◆ **TASK PROMPT**
Would you please transcribe, exactly as written, the lines of the entries below starting at the one that holds "die,core,105000,µm²" and ending at the one that holds "ISOTP_ASSERT_NOW(label, clk, rst_n, ante, cons) \", both included?

◆ **DATA SECTION**
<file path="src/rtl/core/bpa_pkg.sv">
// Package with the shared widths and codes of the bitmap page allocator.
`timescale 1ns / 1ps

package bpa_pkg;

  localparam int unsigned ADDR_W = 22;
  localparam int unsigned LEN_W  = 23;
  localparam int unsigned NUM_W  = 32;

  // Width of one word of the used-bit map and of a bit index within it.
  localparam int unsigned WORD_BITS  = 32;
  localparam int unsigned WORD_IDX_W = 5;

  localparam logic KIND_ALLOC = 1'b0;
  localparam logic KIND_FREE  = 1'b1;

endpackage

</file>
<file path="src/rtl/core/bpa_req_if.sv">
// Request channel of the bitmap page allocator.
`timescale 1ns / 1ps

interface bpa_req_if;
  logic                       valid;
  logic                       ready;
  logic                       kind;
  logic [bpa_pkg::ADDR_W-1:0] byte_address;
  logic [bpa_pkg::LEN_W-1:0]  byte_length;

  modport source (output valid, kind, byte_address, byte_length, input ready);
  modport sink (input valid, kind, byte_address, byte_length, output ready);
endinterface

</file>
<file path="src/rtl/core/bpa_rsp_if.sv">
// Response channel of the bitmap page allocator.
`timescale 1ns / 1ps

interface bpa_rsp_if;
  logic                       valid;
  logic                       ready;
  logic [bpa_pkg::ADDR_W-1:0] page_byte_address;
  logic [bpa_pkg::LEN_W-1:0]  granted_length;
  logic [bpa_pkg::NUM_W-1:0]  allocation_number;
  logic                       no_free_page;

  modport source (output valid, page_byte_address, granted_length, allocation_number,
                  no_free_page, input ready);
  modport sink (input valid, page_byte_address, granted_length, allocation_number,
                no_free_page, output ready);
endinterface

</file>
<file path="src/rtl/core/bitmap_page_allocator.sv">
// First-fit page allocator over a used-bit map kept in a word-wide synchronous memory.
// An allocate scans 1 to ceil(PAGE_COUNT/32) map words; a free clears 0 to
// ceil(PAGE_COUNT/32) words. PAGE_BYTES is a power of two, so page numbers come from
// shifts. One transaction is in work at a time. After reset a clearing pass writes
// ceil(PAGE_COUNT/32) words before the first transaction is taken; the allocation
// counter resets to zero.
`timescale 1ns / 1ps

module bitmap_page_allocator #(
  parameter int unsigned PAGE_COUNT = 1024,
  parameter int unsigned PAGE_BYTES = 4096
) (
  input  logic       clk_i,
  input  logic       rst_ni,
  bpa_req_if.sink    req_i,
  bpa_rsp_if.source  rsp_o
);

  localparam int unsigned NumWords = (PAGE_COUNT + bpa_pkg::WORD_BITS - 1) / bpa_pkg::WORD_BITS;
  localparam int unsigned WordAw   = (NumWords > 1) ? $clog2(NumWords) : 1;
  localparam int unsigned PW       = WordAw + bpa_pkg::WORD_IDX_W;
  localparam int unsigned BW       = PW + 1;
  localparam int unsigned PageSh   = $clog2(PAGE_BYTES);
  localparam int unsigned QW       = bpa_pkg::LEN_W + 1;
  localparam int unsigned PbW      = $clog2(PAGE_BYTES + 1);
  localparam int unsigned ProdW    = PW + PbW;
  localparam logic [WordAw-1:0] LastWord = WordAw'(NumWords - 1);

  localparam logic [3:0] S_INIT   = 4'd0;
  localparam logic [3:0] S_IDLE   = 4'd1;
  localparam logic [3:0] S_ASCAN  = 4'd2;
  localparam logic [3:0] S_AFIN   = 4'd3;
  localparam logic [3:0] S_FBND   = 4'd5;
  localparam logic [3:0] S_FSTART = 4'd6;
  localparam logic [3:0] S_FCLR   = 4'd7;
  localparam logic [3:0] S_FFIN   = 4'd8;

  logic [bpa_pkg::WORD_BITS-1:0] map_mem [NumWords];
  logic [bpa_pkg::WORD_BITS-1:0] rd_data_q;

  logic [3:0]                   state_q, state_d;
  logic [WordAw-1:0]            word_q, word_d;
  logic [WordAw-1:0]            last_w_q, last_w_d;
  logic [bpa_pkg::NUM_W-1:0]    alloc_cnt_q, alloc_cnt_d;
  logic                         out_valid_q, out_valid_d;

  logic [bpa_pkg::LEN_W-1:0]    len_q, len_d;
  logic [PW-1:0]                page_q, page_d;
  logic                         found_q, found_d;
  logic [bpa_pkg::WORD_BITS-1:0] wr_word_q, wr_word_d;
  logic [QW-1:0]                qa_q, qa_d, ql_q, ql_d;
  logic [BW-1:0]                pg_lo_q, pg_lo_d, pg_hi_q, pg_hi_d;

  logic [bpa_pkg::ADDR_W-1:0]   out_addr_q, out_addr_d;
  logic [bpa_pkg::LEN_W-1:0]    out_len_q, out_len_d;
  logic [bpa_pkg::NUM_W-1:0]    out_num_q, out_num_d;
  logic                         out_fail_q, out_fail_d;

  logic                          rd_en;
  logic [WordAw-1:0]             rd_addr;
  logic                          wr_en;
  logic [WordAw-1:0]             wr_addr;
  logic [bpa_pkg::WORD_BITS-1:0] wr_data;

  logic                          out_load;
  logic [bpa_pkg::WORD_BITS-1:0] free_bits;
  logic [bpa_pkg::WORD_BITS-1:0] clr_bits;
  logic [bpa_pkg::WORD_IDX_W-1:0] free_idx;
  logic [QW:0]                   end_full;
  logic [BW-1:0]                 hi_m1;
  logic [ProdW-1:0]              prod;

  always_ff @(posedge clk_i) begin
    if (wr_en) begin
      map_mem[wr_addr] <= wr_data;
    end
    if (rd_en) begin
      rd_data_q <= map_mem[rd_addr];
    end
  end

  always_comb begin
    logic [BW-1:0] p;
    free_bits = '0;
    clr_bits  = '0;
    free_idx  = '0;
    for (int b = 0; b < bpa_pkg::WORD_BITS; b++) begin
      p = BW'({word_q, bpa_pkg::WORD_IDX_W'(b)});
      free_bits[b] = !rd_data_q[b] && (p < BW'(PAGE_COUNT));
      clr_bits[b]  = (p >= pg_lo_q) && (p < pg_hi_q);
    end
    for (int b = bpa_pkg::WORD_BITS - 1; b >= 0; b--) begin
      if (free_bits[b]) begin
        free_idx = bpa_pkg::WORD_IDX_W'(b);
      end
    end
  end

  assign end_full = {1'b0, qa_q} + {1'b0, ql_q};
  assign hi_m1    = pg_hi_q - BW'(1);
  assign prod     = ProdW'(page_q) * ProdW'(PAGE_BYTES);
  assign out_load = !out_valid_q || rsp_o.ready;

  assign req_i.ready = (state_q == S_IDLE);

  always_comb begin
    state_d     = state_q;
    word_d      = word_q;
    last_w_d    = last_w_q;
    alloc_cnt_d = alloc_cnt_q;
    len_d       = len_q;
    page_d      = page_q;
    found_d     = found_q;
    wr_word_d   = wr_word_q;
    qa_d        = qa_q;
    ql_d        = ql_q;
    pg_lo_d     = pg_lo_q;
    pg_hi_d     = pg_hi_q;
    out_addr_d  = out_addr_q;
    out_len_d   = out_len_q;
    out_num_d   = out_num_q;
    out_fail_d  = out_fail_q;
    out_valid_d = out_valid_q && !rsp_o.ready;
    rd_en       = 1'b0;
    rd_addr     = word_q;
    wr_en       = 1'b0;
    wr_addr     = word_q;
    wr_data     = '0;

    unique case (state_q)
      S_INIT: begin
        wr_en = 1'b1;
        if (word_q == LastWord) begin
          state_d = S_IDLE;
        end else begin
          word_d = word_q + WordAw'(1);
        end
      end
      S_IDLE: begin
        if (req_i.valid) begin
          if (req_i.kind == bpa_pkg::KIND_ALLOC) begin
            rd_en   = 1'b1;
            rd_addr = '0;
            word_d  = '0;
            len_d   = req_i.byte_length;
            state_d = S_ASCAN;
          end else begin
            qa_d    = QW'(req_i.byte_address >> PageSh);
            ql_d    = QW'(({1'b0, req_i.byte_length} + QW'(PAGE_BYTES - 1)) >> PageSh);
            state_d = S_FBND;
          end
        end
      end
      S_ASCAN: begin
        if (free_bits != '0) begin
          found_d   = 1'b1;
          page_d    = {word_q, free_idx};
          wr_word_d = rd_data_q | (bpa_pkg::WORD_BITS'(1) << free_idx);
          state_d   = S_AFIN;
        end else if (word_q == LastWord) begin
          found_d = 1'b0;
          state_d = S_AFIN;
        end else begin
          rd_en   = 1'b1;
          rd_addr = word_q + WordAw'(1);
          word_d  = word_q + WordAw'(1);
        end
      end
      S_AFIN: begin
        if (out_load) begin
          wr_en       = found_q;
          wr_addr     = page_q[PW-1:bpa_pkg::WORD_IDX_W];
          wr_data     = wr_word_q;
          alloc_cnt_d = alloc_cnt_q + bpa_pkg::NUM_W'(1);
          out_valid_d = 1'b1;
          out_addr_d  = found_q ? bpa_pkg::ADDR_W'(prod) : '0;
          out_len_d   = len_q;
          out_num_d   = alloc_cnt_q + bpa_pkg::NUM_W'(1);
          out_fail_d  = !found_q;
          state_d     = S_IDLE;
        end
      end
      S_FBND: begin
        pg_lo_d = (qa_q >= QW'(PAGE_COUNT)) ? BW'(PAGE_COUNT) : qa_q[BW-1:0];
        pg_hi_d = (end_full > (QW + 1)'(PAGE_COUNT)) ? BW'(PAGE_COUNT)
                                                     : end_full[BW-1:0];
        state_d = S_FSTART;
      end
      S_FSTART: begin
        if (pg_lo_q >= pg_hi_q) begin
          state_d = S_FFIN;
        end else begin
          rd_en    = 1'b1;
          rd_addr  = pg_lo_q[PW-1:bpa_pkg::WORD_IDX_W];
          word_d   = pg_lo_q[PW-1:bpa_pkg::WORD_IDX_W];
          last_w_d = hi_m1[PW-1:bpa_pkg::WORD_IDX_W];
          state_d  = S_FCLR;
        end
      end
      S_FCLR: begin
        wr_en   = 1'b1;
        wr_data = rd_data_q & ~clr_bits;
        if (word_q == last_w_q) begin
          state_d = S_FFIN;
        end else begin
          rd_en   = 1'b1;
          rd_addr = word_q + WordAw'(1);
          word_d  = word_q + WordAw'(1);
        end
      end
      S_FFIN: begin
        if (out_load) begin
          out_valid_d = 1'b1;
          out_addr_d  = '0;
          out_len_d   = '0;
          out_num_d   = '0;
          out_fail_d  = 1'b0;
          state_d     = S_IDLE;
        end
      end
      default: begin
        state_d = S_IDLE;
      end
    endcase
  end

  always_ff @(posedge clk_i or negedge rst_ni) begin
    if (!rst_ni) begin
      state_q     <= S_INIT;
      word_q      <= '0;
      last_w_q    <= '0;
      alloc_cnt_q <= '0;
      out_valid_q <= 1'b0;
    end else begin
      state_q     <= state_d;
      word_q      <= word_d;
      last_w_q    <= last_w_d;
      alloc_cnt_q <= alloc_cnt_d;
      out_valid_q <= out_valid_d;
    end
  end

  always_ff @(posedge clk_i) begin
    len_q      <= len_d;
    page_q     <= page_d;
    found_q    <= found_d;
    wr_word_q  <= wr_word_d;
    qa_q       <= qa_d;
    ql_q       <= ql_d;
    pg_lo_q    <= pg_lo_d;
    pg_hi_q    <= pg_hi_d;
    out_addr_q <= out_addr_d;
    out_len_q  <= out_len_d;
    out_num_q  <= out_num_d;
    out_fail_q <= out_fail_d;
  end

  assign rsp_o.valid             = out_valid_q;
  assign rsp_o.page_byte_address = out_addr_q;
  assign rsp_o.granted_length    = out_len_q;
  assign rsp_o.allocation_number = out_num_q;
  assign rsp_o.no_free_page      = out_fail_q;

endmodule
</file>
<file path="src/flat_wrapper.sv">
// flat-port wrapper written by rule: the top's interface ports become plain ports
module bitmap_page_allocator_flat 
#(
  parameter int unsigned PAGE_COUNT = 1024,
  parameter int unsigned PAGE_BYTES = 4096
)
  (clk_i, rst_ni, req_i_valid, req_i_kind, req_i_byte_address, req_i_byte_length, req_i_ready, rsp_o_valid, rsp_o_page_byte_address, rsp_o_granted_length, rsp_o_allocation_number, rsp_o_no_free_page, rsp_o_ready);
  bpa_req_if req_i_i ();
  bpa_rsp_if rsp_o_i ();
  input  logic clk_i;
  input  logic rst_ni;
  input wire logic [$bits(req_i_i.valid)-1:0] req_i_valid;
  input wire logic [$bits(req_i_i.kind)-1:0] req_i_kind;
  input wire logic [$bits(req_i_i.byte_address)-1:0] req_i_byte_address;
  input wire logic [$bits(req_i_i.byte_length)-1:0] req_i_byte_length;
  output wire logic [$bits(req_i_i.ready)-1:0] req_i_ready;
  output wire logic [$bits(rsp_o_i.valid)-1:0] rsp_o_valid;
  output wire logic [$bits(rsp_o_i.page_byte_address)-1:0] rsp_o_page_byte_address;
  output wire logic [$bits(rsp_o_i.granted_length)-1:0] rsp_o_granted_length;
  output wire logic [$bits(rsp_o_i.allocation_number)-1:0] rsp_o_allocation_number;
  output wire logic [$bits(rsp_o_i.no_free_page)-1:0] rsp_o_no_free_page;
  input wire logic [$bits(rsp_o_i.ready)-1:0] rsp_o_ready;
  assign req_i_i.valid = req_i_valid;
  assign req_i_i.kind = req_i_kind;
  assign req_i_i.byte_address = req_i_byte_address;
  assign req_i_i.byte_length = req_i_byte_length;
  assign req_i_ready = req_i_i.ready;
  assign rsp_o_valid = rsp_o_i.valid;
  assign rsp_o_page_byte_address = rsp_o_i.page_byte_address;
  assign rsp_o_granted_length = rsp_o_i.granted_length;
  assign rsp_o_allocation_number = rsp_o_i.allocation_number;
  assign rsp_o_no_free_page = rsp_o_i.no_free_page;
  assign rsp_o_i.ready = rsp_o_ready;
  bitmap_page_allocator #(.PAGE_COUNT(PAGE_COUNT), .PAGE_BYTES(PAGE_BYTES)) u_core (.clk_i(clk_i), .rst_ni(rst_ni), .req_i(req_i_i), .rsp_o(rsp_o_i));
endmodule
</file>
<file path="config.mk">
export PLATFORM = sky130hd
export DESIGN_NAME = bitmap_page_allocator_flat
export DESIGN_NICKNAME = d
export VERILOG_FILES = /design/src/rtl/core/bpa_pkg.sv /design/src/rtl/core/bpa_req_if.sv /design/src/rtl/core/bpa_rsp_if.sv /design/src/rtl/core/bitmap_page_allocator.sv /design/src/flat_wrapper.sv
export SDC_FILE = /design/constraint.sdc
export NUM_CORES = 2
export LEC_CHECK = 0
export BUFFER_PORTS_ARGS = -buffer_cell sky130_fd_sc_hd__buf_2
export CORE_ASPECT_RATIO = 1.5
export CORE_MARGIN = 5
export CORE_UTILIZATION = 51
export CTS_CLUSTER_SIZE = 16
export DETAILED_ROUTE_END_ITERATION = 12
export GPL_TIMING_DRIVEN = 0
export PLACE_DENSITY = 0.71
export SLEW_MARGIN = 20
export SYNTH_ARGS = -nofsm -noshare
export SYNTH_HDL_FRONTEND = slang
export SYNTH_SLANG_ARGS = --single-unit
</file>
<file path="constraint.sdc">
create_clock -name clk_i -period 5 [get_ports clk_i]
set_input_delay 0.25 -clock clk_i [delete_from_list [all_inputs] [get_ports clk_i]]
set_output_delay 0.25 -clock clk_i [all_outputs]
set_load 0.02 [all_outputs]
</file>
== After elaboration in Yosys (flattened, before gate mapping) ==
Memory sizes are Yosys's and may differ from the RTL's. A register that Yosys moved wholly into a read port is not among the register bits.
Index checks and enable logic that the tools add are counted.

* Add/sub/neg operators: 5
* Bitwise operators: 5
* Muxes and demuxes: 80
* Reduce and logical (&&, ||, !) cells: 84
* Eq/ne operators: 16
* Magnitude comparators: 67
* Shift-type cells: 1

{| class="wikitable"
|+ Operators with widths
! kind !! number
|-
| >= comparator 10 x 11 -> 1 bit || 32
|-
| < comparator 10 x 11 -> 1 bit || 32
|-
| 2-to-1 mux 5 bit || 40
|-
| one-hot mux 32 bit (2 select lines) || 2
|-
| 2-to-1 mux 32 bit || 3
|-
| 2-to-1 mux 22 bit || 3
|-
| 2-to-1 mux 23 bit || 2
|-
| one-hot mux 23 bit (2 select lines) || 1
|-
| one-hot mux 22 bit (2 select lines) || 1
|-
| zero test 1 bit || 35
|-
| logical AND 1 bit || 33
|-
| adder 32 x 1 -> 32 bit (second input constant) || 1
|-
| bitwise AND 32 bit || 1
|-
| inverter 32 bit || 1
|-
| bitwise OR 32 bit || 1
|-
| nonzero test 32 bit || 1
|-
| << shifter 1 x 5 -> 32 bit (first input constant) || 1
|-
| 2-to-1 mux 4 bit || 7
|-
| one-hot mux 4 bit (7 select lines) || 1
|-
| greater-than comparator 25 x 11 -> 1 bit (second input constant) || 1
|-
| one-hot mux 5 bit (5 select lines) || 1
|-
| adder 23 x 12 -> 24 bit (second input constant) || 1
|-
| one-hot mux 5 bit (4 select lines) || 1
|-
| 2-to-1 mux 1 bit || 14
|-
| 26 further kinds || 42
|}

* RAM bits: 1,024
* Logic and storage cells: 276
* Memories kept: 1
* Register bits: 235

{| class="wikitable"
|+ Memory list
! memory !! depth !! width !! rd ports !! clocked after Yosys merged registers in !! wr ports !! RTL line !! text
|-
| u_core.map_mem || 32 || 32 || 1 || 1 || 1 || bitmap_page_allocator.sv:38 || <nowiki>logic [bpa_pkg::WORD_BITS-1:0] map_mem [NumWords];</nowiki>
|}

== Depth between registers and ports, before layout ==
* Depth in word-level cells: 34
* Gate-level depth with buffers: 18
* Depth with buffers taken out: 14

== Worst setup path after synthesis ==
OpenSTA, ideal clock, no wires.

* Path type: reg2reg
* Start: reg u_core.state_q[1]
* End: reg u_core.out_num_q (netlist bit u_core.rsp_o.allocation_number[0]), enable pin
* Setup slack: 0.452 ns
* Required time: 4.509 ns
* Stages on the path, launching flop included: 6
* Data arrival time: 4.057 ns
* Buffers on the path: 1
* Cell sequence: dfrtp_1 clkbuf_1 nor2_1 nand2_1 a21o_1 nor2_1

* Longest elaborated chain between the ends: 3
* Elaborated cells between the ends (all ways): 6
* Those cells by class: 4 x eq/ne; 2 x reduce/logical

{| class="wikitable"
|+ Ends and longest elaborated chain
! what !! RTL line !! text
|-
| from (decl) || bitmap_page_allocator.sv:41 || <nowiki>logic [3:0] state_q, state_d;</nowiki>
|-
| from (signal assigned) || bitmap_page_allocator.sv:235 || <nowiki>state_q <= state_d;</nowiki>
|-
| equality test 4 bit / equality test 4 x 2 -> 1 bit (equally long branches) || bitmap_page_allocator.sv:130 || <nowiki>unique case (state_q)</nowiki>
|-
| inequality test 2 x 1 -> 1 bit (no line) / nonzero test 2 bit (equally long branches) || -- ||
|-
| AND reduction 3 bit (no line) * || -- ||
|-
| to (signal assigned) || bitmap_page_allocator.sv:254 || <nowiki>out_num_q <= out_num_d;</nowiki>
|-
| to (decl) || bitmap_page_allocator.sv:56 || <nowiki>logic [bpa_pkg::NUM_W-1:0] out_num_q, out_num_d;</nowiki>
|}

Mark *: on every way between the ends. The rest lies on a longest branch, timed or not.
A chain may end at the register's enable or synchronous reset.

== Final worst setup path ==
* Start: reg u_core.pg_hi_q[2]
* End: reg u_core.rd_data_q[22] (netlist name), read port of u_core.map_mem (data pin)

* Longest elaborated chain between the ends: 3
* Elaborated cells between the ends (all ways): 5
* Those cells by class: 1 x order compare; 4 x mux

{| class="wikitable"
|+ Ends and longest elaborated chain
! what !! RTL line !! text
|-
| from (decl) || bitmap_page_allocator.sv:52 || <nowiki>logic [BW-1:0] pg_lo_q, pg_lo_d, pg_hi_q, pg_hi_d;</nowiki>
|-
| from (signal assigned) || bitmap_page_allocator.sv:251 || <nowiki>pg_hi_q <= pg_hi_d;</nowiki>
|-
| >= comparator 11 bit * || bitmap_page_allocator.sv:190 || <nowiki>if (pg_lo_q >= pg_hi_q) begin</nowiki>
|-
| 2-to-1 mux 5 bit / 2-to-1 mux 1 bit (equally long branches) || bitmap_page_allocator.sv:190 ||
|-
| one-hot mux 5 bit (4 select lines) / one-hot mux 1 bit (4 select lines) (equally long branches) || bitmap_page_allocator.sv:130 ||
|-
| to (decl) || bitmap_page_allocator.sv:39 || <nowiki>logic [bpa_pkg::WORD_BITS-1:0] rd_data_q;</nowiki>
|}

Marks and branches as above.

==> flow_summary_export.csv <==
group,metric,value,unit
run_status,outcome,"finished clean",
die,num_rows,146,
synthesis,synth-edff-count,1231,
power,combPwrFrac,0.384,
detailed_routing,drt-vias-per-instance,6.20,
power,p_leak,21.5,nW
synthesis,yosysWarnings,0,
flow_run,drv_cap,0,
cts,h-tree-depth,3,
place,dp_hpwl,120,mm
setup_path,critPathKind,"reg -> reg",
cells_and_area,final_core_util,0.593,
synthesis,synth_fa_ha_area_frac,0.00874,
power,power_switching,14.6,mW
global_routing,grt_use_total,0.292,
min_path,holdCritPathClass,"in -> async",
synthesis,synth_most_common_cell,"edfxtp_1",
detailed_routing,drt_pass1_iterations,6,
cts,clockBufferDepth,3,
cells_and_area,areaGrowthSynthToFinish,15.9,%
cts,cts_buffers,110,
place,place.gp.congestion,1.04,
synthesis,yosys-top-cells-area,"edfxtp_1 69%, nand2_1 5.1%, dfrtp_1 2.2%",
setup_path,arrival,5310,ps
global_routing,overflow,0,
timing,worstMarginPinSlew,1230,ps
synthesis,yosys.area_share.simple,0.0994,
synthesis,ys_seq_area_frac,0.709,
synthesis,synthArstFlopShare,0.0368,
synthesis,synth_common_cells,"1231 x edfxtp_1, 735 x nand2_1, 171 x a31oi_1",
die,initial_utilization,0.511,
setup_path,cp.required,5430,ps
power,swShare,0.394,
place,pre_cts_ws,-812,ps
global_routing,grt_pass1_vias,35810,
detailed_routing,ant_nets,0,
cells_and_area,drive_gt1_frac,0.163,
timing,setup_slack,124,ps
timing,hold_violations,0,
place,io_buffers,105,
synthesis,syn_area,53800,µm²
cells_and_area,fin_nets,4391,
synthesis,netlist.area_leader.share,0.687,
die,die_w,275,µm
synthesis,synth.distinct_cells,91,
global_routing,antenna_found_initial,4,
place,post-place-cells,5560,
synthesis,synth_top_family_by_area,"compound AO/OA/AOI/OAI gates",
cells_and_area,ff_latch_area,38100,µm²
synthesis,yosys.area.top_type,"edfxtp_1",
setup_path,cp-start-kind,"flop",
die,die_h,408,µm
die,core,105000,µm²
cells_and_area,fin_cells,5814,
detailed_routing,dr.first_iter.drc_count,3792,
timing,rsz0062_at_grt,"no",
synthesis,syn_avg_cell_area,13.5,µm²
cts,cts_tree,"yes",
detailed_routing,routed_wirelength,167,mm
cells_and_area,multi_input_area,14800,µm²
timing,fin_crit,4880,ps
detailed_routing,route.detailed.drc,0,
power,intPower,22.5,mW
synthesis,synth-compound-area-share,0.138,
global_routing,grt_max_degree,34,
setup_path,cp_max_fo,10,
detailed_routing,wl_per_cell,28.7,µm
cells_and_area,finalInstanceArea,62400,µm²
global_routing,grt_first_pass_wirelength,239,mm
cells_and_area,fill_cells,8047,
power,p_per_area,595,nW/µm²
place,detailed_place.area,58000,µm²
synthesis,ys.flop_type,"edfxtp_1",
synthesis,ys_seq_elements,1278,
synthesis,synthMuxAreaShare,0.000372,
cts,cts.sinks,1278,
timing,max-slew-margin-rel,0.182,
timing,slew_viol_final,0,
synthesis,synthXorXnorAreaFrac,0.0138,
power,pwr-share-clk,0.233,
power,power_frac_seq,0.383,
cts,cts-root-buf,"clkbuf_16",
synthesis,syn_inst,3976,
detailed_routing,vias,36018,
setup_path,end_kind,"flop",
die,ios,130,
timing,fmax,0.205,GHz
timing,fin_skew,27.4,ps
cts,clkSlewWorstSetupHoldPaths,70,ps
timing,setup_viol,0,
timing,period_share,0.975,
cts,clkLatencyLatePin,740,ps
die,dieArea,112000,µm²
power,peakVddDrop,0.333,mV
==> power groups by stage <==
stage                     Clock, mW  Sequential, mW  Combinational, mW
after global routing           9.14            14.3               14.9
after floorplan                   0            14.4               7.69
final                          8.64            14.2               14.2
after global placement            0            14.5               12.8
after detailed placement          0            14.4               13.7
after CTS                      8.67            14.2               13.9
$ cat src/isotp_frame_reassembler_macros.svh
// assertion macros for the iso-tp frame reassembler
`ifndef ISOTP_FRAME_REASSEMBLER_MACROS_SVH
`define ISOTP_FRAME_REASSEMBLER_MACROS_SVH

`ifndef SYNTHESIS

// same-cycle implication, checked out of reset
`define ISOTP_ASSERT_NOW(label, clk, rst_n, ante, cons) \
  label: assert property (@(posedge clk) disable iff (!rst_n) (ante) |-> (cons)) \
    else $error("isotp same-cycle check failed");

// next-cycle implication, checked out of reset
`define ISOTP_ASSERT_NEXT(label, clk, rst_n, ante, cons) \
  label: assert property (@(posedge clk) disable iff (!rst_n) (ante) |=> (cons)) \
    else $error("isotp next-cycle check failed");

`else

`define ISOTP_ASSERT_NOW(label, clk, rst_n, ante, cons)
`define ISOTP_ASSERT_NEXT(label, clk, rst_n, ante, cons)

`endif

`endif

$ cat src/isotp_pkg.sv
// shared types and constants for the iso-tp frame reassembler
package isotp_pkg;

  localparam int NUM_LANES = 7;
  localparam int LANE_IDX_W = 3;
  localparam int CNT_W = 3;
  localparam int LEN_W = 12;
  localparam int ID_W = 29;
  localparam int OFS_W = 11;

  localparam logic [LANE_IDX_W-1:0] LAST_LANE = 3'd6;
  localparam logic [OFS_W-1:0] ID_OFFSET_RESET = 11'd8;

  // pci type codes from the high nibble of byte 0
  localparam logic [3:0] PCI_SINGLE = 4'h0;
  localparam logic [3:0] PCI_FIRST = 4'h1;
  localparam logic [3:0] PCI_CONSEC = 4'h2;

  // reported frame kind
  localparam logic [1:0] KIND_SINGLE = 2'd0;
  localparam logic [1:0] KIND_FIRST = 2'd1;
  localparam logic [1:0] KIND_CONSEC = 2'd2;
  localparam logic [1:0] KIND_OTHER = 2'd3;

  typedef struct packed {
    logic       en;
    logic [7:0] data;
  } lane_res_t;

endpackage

◆ **EXERCISE RESPONSE**
die,core,105000,µm²
cells_and_area,fin_cells,5814,
detailed_routing,dr.first_iter.drc_count,3792,
timing,rsz0062_at_grt,"no",
synthesis,syn_avg_cell_area,13.5,µm²
cts,cts_tree,"yes",
detailed_routing,routed_wirelength,167,mm
cells_and_area,multi_input_area,14800,µm²
timing,fin_crit,4880,ps
detailed_routing,route.detailed.drc,0,
power,intPower,22.5,mW
synthesis,synth-compound-area-share,0.138,
global_routing,grt_max_degree,34,
setup_path,cp_max_fo,10,
detailed_routing,wl_per_cell,28.7,µm
cells_and_area,finalInstanceArea,62400,µm²
global_routing,grt_first_pass_wirelength,239,mm
cells_and_area,fill_cells,8047,
power,p_per_area,595,nW/µm²
place,detailed_place.area,58000,µm²
synthesis,ys.flop_type,"edfxtp_1",
synthesis,ys_seq_elements,1278,
synthesis,synthMuxAreaShare,0.000372,
cts,cts.sinks,1278,
timing,max-slew-margin-rel,0.182,
timing,slew_viol_final,0,
synthesis,synthXorXnorAreaFrac,0.0138,
power,pwr-share-clk,0.233,
power,power_frac_seq,0.383,
cts,cts-root-buf,"clkbuf_16",
synthesis,syn_inst,3976,
detailed_routing,vias,36018,
setup_path,end_kind,"flop",
die,ios,130,
timing,fmax,0.205,GHz
timing,fin_skew,27.4,ps
cts,clkSlewWorstSetupHoldPaths,70,ps
timing,setup_viol,0,
timing,period_share,0.975,
cts,clkLatencyLatePin,740,ps
die,dieArea,112000,µm²
power,peakVddDrop,0.333,mV
==> power groups by stage <==
stage                     Clock, mW  Sequential, mW  Combinational, mW
after global routing           9.14            14.3               14.9
after floorplan                   0            14.4               7.69
final                          8.64            14.2               14.2
after global placement            0            14.5               12.8
after detailed placement          0            14.4               13.7
after CTS                      8.67            14.2               13.9
$ cat src/isotp_frame_reassembler_macros.svh
// assertion macros for the iso-tp frame reassembler
`ifndef ISOTP_FRAME_REASSEMBLER_MACROS_SVH
`define ISOTP_FRAME_REASSEMBLER_MACROS_SVH

`ifndef SYNTHESIS

// same-cycle implication, checked out of reset
`define ISOTP_ASSERT_NOW(label, clk, rst_n, ante, cons) \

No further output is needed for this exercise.